### WHAT IS EXPECTED
Pull out each line of the data that includes the word "highest".

%%

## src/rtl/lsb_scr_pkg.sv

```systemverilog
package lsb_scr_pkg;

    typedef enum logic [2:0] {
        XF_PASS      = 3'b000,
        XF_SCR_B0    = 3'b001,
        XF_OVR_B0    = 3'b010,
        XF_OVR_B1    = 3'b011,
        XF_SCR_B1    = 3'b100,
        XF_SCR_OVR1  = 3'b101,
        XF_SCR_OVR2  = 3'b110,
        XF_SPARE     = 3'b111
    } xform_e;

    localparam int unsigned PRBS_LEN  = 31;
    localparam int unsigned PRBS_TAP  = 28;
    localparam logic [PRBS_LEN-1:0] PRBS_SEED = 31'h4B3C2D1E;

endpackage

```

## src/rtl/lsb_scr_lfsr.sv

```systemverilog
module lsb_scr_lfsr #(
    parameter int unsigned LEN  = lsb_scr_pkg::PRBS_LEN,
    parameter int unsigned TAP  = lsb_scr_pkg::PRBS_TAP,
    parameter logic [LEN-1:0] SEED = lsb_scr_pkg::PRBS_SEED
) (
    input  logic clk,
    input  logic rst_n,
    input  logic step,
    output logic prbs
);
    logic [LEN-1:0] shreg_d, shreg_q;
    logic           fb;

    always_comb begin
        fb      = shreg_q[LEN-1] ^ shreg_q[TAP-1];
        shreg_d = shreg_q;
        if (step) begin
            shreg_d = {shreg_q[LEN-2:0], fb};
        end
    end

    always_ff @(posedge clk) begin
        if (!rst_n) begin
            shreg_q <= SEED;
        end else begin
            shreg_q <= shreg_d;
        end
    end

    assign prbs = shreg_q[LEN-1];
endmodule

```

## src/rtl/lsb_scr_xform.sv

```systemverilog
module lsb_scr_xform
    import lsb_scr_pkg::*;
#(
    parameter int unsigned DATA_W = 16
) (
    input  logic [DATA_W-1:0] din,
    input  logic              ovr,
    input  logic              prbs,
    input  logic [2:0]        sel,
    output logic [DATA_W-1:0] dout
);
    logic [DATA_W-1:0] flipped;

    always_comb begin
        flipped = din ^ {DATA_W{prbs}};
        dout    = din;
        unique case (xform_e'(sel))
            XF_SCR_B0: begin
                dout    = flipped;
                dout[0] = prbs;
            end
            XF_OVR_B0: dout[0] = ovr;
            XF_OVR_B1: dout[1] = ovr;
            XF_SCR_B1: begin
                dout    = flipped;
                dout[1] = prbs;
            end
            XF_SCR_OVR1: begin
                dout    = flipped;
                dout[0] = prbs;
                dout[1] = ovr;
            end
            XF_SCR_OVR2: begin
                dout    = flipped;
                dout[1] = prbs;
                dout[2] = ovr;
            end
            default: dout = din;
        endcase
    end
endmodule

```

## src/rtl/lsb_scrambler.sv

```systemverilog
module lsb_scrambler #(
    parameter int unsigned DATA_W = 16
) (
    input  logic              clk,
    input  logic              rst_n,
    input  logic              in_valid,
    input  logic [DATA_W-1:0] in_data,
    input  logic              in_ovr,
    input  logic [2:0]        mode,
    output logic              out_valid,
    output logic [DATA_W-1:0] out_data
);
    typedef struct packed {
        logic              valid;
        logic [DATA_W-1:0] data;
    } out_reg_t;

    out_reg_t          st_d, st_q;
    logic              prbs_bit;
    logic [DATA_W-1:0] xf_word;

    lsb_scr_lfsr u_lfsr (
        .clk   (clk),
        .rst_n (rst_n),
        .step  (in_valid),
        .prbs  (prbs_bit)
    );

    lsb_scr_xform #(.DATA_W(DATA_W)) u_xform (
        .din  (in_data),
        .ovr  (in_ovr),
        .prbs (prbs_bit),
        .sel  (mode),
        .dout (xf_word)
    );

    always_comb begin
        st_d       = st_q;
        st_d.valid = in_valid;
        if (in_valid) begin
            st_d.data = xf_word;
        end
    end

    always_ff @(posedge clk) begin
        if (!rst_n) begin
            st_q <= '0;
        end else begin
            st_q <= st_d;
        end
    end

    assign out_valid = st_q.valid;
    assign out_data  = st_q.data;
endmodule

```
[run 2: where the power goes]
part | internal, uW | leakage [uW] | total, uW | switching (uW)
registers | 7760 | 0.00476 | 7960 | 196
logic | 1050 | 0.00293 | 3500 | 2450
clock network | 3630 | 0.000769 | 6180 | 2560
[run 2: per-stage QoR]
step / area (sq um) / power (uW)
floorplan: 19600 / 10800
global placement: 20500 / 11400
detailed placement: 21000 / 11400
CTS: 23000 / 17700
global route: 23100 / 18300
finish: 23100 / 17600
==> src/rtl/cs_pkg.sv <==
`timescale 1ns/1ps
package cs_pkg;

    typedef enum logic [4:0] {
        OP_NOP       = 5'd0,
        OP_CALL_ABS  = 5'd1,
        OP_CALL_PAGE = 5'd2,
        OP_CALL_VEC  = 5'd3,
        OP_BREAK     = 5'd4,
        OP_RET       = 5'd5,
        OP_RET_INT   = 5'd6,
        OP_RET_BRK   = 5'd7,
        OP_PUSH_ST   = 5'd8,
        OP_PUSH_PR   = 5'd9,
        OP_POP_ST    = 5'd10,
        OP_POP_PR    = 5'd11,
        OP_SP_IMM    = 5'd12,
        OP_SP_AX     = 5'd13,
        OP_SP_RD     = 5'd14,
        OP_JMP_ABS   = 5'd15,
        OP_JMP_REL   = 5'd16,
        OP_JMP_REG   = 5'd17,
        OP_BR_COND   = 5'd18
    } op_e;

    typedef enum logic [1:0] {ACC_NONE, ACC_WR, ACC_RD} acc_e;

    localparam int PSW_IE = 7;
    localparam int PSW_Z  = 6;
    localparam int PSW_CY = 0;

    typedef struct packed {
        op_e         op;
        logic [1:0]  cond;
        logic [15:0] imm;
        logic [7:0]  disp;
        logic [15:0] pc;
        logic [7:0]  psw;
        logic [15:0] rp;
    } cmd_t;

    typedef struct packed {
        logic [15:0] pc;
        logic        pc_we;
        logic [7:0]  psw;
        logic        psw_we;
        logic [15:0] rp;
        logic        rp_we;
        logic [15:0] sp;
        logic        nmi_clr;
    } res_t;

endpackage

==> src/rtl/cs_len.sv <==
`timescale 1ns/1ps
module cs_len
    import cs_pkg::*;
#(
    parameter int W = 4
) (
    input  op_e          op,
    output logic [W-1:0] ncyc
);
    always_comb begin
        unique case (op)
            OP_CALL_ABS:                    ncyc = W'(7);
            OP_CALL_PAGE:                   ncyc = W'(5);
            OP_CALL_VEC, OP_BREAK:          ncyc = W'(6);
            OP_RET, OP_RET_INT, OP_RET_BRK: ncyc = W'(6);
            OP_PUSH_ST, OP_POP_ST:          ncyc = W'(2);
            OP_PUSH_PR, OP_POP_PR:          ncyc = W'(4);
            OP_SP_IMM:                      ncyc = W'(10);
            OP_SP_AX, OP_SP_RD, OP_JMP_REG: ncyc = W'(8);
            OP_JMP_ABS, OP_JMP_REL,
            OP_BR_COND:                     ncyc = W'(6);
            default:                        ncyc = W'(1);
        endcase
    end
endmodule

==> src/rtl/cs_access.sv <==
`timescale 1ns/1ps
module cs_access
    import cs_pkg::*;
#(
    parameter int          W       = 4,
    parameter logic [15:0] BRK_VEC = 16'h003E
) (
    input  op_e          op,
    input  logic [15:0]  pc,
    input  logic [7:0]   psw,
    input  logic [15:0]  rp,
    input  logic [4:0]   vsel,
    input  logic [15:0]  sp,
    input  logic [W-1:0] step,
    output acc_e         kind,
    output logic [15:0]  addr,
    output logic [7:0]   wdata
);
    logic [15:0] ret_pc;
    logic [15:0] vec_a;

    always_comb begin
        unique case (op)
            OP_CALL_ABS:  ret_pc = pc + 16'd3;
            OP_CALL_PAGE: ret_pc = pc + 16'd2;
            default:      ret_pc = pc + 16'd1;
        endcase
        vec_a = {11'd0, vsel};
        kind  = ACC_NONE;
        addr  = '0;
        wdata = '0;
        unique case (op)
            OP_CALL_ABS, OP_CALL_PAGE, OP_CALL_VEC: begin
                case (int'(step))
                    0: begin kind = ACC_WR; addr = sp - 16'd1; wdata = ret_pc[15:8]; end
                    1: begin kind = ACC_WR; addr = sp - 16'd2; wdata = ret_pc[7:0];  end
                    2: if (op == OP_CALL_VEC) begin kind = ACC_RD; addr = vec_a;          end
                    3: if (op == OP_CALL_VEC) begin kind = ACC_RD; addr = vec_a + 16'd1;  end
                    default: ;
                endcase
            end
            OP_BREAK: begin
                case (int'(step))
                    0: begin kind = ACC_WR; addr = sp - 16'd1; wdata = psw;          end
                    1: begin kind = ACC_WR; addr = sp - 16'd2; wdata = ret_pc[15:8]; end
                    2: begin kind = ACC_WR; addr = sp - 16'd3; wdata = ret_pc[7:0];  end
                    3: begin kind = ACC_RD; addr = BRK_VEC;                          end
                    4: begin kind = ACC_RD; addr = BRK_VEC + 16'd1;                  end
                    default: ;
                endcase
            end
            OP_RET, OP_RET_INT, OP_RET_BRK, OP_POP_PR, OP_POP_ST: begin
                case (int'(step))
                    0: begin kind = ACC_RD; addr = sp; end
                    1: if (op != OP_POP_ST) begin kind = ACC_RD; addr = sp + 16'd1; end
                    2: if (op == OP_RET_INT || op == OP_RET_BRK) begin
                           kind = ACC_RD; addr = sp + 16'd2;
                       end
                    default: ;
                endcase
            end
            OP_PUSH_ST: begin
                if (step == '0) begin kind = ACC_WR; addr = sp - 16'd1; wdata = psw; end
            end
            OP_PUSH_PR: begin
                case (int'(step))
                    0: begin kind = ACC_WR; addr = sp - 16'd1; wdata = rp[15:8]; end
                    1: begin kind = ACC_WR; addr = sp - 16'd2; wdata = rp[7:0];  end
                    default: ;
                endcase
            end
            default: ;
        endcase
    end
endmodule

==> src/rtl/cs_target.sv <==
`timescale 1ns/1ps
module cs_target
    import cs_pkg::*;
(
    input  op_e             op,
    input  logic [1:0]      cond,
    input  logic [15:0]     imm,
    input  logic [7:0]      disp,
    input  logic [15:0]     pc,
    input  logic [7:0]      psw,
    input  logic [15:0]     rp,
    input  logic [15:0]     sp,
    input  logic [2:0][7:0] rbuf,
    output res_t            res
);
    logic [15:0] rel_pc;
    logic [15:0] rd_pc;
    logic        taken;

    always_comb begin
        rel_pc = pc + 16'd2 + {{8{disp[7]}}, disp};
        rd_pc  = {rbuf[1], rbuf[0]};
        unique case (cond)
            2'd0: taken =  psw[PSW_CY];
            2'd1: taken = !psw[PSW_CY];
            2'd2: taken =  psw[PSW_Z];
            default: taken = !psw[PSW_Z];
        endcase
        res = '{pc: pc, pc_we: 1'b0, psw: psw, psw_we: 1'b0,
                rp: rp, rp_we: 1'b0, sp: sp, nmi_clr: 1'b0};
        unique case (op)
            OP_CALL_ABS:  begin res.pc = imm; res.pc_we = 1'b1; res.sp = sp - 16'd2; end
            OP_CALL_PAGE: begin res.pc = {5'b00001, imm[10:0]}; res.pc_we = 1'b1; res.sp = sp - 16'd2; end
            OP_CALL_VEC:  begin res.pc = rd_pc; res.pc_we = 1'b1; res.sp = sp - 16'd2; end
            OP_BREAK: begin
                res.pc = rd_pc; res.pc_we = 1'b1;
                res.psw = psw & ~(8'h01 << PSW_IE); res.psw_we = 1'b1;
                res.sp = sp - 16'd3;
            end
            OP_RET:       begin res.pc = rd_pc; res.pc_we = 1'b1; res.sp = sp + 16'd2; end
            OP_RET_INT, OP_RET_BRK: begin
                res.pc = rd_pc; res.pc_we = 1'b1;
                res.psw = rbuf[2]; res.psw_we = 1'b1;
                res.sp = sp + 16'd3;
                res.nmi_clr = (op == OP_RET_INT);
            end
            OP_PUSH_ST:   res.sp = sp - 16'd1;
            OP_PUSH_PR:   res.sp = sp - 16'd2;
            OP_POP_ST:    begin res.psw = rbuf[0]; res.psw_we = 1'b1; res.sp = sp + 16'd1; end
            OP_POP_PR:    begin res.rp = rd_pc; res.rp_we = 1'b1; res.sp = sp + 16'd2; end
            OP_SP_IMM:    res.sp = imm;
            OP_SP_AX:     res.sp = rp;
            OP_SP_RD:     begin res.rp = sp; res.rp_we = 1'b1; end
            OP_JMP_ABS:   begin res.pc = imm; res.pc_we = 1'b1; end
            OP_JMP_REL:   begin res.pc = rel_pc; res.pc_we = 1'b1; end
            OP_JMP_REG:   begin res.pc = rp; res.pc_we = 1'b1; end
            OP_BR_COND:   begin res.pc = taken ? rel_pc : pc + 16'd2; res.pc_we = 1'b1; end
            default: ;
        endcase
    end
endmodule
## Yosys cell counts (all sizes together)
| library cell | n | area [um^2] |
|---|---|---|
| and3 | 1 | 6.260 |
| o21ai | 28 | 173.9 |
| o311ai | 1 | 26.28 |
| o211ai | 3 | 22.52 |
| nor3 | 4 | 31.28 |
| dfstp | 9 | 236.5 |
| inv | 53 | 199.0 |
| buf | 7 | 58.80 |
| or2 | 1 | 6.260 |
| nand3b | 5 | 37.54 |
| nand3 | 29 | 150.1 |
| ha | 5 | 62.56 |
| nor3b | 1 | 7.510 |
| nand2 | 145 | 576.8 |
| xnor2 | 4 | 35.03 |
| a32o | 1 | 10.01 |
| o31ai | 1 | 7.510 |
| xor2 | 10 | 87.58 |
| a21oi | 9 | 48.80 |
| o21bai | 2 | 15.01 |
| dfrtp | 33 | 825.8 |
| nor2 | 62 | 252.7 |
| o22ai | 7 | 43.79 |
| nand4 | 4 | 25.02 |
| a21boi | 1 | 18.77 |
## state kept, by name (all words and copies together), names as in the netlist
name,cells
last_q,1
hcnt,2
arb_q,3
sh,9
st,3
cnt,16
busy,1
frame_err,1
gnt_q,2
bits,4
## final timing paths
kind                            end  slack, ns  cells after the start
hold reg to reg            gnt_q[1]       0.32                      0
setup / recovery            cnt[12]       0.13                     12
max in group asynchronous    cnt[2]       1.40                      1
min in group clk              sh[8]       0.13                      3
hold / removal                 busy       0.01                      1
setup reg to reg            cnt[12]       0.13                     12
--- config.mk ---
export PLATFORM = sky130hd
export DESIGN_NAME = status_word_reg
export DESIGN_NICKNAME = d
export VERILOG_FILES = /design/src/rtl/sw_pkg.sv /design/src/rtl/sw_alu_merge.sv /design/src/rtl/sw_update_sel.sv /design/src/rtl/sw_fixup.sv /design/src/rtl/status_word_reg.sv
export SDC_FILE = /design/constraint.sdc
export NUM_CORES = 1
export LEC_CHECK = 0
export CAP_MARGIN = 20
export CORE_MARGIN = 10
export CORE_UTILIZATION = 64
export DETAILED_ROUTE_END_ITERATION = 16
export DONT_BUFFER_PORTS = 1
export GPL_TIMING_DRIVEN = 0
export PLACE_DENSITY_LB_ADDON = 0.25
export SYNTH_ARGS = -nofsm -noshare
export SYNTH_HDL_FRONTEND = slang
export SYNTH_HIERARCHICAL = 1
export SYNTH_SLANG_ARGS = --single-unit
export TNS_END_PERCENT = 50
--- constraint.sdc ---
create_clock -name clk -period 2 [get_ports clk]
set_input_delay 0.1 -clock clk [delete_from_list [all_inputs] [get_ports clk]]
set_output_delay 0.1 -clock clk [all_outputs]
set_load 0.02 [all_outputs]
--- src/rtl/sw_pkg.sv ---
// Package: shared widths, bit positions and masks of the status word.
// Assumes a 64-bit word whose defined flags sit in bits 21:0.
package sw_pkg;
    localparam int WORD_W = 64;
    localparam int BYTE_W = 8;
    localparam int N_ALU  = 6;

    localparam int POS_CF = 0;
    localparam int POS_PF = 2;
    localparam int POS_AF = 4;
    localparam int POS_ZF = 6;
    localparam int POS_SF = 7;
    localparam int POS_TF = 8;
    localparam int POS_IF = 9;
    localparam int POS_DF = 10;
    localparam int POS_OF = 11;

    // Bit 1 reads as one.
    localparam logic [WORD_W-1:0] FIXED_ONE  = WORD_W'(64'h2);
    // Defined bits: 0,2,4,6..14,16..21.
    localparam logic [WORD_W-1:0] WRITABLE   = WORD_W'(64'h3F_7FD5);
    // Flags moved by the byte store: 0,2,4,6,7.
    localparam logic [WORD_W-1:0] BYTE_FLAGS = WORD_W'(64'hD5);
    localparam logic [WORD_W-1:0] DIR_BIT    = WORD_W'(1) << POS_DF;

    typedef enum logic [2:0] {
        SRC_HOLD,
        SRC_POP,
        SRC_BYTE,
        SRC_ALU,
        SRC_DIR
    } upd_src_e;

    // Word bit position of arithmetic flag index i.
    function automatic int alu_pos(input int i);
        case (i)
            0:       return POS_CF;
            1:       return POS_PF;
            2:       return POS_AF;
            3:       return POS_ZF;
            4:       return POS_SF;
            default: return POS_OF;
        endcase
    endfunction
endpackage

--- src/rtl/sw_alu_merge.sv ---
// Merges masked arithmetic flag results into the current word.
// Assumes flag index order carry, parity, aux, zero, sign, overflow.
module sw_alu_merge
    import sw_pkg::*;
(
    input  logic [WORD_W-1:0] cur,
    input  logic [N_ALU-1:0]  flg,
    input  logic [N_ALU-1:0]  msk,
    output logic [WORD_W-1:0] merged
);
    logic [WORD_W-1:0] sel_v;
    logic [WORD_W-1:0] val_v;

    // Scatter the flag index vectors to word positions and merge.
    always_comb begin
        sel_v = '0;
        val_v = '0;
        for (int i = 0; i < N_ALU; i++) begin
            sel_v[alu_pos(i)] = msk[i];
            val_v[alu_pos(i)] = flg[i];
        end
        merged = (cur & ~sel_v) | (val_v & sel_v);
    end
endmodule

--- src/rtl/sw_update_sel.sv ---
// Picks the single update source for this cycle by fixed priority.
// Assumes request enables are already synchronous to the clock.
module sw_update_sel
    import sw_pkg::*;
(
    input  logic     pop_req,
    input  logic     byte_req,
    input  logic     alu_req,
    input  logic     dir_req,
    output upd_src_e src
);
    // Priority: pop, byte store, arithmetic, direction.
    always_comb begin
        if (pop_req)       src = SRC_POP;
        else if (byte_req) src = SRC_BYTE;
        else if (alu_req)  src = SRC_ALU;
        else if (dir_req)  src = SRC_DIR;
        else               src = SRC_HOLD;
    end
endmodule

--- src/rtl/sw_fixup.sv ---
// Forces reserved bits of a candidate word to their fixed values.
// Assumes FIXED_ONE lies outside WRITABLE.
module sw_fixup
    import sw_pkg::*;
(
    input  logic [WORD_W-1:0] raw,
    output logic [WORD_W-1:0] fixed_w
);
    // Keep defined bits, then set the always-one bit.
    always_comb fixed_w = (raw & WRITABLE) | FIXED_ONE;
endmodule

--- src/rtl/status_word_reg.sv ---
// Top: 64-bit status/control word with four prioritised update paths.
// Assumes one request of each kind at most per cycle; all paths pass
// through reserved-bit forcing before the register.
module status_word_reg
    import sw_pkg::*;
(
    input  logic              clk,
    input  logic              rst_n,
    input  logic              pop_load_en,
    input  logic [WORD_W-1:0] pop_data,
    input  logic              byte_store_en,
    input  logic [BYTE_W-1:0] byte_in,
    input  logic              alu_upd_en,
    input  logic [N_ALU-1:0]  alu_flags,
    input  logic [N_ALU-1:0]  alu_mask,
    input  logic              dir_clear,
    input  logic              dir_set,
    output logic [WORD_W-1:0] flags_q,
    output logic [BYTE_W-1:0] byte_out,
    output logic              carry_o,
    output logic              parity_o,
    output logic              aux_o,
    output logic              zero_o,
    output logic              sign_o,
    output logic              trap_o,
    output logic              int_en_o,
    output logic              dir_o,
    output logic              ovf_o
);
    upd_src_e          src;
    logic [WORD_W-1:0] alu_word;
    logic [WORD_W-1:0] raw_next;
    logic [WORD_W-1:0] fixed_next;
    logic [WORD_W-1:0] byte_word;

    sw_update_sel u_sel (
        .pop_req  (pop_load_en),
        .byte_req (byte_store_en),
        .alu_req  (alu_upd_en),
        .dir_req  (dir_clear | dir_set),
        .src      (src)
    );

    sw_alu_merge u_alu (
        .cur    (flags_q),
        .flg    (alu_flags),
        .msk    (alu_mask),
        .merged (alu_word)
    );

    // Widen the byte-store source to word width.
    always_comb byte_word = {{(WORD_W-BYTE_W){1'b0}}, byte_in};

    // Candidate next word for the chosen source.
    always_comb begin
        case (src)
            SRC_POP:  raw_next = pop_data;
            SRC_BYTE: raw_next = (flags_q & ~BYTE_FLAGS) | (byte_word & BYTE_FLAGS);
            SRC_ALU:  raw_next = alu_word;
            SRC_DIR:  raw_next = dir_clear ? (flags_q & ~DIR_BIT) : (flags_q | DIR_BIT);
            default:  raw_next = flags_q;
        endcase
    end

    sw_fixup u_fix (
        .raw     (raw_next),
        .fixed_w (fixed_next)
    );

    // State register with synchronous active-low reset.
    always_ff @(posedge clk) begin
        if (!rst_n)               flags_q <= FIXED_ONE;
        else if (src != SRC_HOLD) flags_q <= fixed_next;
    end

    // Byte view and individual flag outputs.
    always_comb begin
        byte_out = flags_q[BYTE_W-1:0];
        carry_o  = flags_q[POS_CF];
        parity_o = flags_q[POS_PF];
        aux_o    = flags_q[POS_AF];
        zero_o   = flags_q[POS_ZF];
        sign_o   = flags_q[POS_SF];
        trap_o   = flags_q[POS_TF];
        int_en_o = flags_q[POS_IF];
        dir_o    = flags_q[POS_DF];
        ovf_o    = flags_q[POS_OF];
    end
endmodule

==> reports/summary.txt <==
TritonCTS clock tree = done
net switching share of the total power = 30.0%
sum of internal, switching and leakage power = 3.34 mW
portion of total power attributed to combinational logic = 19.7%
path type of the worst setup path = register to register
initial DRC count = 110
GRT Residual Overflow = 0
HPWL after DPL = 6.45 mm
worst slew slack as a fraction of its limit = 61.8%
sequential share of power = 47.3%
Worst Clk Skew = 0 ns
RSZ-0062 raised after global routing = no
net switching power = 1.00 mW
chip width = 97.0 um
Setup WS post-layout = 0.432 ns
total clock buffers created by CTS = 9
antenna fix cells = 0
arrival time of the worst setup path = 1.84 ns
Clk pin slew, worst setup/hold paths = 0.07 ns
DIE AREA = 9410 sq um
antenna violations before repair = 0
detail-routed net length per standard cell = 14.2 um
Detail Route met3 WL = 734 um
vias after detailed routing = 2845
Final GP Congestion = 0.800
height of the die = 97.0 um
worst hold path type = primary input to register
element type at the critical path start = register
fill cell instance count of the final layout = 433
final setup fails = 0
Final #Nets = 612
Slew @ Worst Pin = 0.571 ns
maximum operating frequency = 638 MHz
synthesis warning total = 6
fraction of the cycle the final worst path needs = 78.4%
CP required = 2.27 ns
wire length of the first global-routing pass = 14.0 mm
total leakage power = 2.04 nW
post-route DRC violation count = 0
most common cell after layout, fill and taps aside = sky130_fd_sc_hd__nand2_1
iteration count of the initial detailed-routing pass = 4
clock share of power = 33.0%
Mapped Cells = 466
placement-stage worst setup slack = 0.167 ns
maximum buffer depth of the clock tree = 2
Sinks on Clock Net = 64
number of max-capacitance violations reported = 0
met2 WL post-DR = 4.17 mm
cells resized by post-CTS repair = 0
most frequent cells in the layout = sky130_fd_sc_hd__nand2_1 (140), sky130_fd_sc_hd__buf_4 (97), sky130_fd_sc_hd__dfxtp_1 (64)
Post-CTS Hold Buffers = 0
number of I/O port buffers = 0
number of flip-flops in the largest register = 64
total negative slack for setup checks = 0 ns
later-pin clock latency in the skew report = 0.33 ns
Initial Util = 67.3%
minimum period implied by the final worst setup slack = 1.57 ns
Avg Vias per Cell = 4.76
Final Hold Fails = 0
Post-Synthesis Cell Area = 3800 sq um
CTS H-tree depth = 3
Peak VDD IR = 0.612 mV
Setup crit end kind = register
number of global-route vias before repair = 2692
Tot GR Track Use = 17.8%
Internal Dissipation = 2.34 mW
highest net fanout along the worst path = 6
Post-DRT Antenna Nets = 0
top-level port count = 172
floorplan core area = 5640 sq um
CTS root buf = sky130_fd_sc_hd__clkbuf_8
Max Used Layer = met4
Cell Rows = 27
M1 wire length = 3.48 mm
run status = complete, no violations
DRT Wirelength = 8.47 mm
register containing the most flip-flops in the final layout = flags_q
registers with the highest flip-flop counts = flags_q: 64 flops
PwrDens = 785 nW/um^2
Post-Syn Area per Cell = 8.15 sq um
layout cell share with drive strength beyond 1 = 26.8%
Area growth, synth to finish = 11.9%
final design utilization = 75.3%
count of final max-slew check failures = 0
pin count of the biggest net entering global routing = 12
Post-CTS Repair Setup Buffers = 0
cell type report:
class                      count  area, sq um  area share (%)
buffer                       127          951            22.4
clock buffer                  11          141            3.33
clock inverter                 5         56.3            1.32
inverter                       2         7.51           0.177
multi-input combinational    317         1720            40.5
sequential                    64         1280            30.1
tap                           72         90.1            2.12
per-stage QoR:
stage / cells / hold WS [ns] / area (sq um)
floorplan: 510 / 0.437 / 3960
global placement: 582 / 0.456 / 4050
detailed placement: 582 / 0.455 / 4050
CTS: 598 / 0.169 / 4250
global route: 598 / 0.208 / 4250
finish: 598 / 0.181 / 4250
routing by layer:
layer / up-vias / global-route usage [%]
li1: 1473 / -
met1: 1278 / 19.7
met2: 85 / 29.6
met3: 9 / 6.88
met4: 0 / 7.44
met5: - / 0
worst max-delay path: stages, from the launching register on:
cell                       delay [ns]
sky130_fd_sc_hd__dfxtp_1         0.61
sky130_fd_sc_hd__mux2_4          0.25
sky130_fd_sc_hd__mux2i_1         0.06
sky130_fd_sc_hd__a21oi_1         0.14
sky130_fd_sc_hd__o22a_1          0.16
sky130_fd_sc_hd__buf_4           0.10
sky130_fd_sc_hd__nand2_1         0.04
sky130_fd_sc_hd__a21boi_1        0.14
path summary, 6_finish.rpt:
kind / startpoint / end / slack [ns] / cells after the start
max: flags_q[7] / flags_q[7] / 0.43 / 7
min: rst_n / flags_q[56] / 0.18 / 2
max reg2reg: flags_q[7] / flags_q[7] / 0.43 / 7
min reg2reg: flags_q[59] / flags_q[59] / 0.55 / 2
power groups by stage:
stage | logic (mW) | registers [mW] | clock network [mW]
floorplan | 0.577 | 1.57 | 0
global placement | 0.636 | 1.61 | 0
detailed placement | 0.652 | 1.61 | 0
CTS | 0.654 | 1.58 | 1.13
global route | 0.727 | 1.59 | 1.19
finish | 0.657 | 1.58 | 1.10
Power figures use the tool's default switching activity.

%%

### EXERCISE RESPONSE
highest net fanout along the worst path = 6
registers with the highest flip-flop counts = flags_q: 64 flops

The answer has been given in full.